Cocoa producers seek to delay EU deforestation rules
Publish date: 30 September 2024
Issue Number: 1096
Diary: IBA Legalbrief Africa
Category: Regulation
Cocoa-producing countries have asked the European Union for at least two more years to comply with EU regulation intended to ensure that beans imported to Europe do not come from deforested plots. But despite the mounting pressure, the Commission says it remains focused on implementing the regulation, according to an RFI report. In a joint declaration signed last week at the headquarters of the International Cocoa Organisation (ICCO) in Côte d'Ivoire, cocoa-producing countries said that implementation deadlines set by the EU were ‘unrealistic in view of the requirements of the regulation, which range from the geolocation of plots to the establishment of an exhaustive traceability system’. The EU's Deforestation Regulation (EUDR) is due to come into force from 30 December 2024, and requires companies seeking to sell designated products to prove they have not been sourced from land deforested or degraded since 2021. With less than three months to go, the ICCO said a traceability system wasn't yet operational, while the European Commission still had not shared all the necessary documents or activated a data-processing platform involved in implementing the rules.
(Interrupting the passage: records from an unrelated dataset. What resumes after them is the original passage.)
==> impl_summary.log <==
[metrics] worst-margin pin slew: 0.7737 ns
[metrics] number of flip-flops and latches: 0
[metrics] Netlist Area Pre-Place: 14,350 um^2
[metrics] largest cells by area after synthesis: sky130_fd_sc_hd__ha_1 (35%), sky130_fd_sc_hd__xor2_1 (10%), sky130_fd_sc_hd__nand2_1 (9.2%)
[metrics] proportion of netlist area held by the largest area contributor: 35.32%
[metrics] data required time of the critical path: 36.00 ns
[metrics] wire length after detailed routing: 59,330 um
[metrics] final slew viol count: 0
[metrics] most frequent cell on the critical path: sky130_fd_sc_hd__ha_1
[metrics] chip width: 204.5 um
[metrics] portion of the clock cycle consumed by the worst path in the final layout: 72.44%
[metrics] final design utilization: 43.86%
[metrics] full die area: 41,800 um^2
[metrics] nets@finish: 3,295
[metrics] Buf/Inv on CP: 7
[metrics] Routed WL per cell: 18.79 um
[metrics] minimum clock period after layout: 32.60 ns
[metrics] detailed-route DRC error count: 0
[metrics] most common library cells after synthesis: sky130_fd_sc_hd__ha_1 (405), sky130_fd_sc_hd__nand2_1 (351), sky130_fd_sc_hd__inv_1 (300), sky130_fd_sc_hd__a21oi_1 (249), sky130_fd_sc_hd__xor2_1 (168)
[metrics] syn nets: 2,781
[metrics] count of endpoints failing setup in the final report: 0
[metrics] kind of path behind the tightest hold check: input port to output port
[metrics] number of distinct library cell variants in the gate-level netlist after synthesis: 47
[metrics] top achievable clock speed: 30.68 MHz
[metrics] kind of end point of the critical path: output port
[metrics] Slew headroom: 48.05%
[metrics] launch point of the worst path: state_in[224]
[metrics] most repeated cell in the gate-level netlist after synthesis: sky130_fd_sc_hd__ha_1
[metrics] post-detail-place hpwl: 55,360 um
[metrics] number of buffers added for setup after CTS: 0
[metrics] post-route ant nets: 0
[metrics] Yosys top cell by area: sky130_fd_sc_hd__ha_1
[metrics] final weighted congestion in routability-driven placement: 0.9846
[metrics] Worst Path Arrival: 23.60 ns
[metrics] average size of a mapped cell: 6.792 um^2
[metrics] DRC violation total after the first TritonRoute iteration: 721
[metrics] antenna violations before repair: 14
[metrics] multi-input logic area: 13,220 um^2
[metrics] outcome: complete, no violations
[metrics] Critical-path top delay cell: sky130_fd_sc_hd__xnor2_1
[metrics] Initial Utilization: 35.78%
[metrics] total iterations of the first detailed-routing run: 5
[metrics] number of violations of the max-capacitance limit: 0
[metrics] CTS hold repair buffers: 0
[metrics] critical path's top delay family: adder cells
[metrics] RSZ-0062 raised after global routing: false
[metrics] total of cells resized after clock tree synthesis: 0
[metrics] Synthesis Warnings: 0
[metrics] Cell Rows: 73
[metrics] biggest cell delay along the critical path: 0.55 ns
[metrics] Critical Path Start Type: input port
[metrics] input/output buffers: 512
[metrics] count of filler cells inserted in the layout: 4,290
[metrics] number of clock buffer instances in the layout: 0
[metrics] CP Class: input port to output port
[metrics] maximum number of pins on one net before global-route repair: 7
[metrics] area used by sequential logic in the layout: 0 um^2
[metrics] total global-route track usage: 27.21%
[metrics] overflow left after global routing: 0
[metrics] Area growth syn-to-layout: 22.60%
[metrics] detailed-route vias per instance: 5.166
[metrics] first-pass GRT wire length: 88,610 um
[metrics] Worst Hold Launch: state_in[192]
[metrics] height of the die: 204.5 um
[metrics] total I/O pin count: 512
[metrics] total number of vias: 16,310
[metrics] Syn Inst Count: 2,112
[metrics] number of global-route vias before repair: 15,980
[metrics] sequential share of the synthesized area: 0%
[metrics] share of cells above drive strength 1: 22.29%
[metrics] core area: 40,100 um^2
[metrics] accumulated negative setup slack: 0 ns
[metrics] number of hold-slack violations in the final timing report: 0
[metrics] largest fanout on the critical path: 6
==> config.mk <==
export PLATFORM = sky130hd
export DESIGN_NAME = mix_round
export DESIGN_NICKNAME = d
export VERILOG_FILES = /design/src/mixer_types_pkg.sv /design/src/mixer_const_pkg.sv /design/src/mix_round.sv
export SDC_FILE = /design/constraint.sdc
export NUM_CORES = 2
export LEC_CHECK = 0
export BUFFER_PORTS_ARGS = -buffer_cell sky130_fd_sc_hd__buf_2
export CORE_MARGIN = 5
export CORE_UTILIZATION = 45
export DETAILED_ROUTE_END_ITERATION = 10
export PLACE_DENSITY = 0.65
export RECOVER_POWER = 50
export SYNTH_ARGS = -nofsm -noshare
export SYNTH_HDL_FRONTEND = slang
export SYNTH_SLANG_ARGS = --single-unit
export TNS_END_PERCENT = 50
==> constraint.sdc <==
create_clock -name vclk -period 75.8
set_input_delay 22.74 -clock vclk [all_inputs]
set_output_delay 22.74 -clock vclk [all_outputs]
set_load 0.05 [all_outputs]
==> src/mixer_types_pkg.sv <==
`default_nettype none

package mixer_types_pkg;

    // eight lanes, the rotation offsets of every pass assume this.
    localparam int LANE_COUNT = 8;
    localparam int LANE_WIDTH = 32;

    typedef logic [LANE_WIDTH-1:0] lane_t;

    // lane 0 sits in the low word.
    typedef lane_t [LANE_COUNT-1:0] state_t;

    // neighbour index, modulo the lane count.
    function automatic int wrap_lane(int idx);
        return (idx + LANE_COUNT) % LANE_COUNT;
    endfunction

endpackage

`default_nettype wire

==> src/mixer_const_pkg.sv <==
`default_nettype none

package mixer_const_pkg;

    localparam int unsigned XOR_SHIFT = 16;  // left shift in the xor pass.
    localparam int unsigned SUB_SHIFT = 17;  // right shift of the subtracted term.
    localparam int unsigned ADD_SHIFT = 12;  // right shift of the added term.

    // first finalize pass, primes for the multipliers.
    localparam mixer_types_pkg::lane_t FIN_MUL_A [mixer_types_pkg::LANE_COUNT] = '{
        32'd2,  32'd3,  32'd5,  32'd7,
        32'd11, 32'd13, 32'd17, 32'd19
    };

    localparam mixer_types_pkg::lane_t FIN_ADD_A [mixer_types_pkg::LANE_COUNT] = '{
        32'd3,  32'd5,  32'd7,  32'd11,
        32'd13, 32'd17, 32'd19, 32'd23
    };

    // second finalize pass.
    localparam mixer_types_pkg::lane_t FIN_MUL_B [mixer_types_pkg::LANE_COUNT] = '{
        32'd2, 32'd3,  32'd3,  32'd3,
        32'd5, 32'd13, 32'd35, 32'd87
    };

    // cubes of the lane index.
    localparam mixer_types_pkg::lane_t FIN_ADD_B [mixer_types_pkg::LANE_COUNT] = '{
        32'd0,  32'd1,   32'd8,   32'd27,
        32'd64, 32'd125, 32'd216, 32'd343
    };

endpackage

`default_nettype wire

==> src/mix_round.sv <==
`timescale 1ns/1ps
`default_nettype none

module mix_round (
    input  wire mixer_types_pkg::state_t state_in,
    output mixer_types_pkg::state_t      state_out
);
    import mixer_types_pkg::*;
    import mixer_const_pkg::*;

    // every pass walks lanes 0..7 in place.
    always_comb begin : round_passes
        state_t s;

        s = state_in;

        // add-subtract pass.
        for (int i = 0; i < LANE_COUNT; i++) begin
            s[i] = s[i] + s[wrap_lane(i + 1)] - s[wrap_lane(i + 5)];
        end

        // xor pass.
        for (int i = 0; i < LANE_COUNT; i++) begin
            s[i] = s[i] ^ (s[wrap_lane(i + 3)] << XOR_SHIFT);  // low half shifted up.
        end

        // shift-subtract pass.
        for (int i = 0; i < LANE_COUNT; i++) begin
            s[i] = s[i]
                 - (s[wrap_lane(i + 2)] >> SUB_SHIFT)
                 + (s[wrap_lane(i + 4)] >> ADD_SHIFT);  // logical shifts.
        end

        state_out = s;
    end

endmodule

`default_nettype wire

# Word-level counts from Yosys, hierarchy flattened
# Index checks and enable logic that the tools add are counted.
totals:
  register_bits: 0
  in_bits: 256
  out_inout_bits: 256
op_classes:
  n_addsub: 32
  bitwise_logic: 8
op_table:
  columns: ["op", "n"]
  rows:
  - ["$add 32x20->32", 8]
  - ["$add 32x32->32", 8]
  - ["$sub 32x15->32", 8]
  - ["$sub 32x32->32", 8]
  - ["$xor 32x32->32", 8]

# Depth between registers and ports, before layout
depth:
  ltp_word: 9
  ltp_mapped: 63

# Worst setup path before layout
# OpenSTA, ideal clock, no wires.
synth_timing:
  path_kind: "input -> output"
  startpoint: "input state_in[33] in the netlist's numbering"
  endpoint: "output state_out[255] in the netlist's numbering"
  t_arrival_ns: 36.267
  setup_slack_ns: 16.793
  stages: 56
  cell_sequence: "inv_1 -> fa_1 -> inv_1 -> fa_1 -> a21o_1 -> a21oi_1 -> o21a_1 -> nor2_1 -> a221o_1 -> a21oi_1 -> xnor2_1 -> xnor2_1 -> ha_1 -> o21bai_1 -> ha_1 -> and3_1 -> a21oi_1 -> o21ai_2 -> [... 20 more ...] -> a221o_1 -> or3_1 -> a21oi_1 -> nor4_1 -> nor2_1 -> o21a_1 -> a21boi_0 -> fa_1 -> ha_1 -> and3_1 -> nand2_1 -> o31a_1 -> o31ai_1 -> a211oi_1 -> o21ai_0 -> nor3b_1 -> mux2i_1 -> xor2_1"
synth_lines:
  columns: ["element", "line_no", "source"]
  rows:
  - ["from (decl)", "mix_round.sv:5", "input wire mixer_types_pkg::state_t state_in,"]
  - ["to (decl)", "mix_round.sv:6", "output mixer_types_pkg::state_t state_out"]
Cocoa producers warn that hasty implementation of the deforestation regulation could prove detrimental, particularly for small producers who risk finding themselves barred from the European market. So as not to ‘add uncertainty in an already highly disrupted market’, they are asking Brussels for a delay – something it has already granted to downstream players responsible for bringing finished chocolate products to market.